As we now know, that went against what Valve wanted the circuit to look like. The developers put their foot down with a new model of the circuit in which there is equal opportunity for everyone.

But for all the good that Valve brought with the rule changes that combat these franchise structures, the transition has been far from easy.

The former partner teams are now clutching at straws as the businesses they built around franchises in the past five years no longer make sense in the new era. There's not enough money flowing in to keep up with the expenses they had racked up under the old system, such as salaries and additional team staff.

The reason for this is three-fold.

One, as Complexity General Manager Graham "messioso" Pitt pointed out on HLTV Confirmed last October, the rewards these organizations can get their hands on following the rule changes are "not even remotely close" to the levels from the previous five years because they are being shared with more teams and are smaller.

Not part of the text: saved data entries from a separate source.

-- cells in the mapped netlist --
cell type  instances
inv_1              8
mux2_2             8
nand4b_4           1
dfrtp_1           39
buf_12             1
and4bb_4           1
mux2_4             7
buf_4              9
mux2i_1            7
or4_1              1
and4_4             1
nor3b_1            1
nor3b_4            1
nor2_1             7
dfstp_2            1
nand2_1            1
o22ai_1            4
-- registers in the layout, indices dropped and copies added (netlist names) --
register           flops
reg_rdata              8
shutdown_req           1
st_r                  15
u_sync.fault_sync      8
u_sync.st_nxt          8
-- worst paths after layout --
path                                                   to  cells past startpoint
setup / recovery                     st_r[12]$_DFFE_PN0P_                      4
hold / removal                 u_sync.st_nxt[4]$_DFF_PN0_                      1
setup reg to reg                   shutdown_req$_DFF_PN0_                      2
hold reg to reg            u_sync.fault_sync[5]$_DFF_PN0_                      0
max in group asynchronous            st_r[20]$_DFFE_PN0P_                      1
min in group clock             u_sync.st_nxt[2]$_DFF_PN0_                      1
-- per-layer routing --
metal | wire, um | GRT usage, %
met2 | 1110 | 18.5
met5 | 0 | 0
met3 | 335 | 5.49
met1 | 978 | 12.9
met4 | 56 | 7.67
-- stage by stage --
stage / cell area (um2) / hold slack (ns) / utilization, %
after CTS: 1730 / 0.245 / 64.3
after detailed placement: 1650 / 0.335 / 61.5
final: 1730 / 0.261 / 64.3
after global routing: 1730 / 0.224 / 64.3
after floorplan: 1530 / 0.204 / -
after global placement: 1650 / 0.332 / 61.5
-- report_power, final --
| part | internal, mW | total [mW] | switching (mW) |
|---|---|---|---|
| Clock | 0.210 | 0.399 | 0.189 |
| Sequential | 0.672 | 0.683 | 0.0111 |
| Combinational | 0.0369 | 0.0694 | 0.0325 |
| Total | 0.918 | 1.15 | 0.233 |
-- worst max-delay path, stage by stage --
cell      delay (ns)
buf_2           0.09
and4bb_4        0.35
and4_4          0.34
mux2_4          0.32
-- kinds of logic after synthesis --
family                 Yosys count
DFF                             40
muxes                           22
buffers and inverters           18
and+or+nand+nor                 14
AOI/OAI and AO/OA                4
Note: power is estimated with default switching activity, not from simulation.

"There's less money on the table and there's more people eating," Complexity's General Manager messioso said about the new era

Two, although prizemoney has increased overall because it is a crucial component of Valve's ranking, organizations cannot depend on that. The vast majority of prizemoney earnings have historically gone to the players and that mostly remains the case today, especially after the last four years saw the big orgs share in revenues with the tournament organizers — money that players either don't get their hands on at all or their share is small.

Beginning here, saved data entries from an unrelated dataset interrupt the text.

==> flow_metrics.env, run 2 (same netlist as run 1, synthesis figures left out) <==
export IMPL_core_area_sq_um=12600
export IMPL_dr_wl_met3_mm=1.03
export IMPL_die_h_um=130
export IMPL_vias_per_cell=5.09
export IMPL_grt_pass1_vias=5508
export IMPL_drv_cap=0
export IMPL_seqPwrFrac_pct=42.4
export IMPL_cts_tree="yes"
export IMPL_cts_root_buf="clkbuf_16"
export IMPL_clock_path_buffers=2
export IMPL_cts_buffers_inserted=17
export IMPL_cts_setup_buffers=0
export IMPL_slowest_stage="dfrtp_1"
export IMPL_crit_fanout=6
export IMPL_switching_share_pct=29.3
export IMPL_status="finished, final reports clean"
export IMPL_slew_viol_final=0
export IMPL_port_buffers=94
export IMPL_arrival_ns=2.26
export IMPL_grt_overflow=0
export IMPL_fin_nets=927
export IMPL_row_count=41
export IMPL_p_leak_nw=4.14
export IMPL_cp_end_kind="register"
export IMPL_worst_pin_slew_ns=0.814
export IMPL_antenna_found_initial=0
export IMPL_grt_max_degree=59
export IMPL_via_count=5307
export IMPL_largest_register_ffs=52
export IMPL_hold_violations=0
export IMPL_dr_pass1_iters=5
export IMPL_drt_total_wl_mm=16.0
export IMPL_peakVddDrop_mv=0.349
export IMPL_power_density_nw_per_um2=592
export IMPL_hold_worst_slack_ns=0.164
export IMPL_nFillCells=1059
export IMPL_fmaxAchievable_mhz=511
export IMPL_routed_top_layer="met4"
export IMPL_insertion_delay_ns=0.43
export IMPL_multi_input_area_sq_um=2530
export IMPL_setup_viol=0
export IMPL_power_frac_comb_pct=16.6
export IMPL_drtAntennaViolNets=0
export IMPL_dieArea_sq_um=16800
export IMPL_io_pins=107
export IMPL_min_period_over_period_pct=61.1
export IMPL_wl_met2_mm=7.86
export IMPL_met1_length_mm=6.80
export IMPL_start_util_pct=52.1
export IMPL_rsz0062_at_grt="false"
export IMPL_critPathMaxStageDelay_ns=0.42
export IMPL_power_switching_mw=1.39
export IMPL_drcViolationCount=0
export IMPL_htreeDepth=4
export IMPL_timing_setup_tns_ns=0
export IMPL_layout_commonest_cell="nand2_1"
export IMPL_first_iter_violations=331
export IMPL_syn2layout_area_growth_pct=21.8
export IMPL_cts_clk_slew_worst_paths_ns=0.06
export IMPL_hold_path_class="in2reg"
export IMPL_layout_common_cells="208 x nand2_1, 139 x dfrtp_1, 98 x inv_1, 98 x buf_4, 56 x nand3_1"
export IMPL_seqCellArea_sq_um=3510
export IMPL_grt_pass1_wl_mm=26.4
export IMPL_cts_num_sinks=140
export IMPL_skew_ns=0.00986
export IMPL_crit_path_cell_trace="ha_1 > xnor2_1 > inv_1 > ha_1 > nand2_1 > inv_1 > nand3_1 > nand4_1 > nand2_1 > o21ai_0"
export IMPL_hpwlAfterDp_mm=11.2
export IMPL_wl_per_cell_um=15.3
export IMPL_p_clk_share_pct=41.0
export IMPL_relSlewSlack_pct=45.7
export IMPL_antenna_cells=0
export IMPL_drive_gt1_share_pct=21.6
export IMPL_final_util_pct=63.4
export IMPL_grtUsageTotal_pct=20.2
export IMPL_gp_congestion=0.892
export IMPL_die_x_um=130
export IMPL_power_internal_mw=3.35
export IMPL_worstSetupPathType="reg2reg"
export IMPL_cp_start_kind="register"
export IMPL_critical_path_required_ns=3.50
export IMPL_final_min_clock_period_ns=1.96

Three, when sales reached unprecedented highs at the BLAST.tv Paris Major in 2023 with a payout of more than $4.5 million per team and its players on average, organizations overestimated potential sticker earnings and upped their budgets. The PGL Copenhagen and Perfect World Shanghai Majors to take place since then experienced a just as unprecedented drop-off from that high, amounting to around $1 million and $500,000 on average, two of the three lowest payouts at post-pandemic Majors along with IEM Rio.

In an attempt to meet their bottom lines, the powerful organizations are trying to keep the status quo. After Valve introduced the new rules last year, a select few of them — NAVI, G2, Vitality and Liquid among them — began negotiating with tournament organizers as a group for additional financial incentives other than prizemoney in exchange for lending their valuable brands and the audiences that come with them to the circuits.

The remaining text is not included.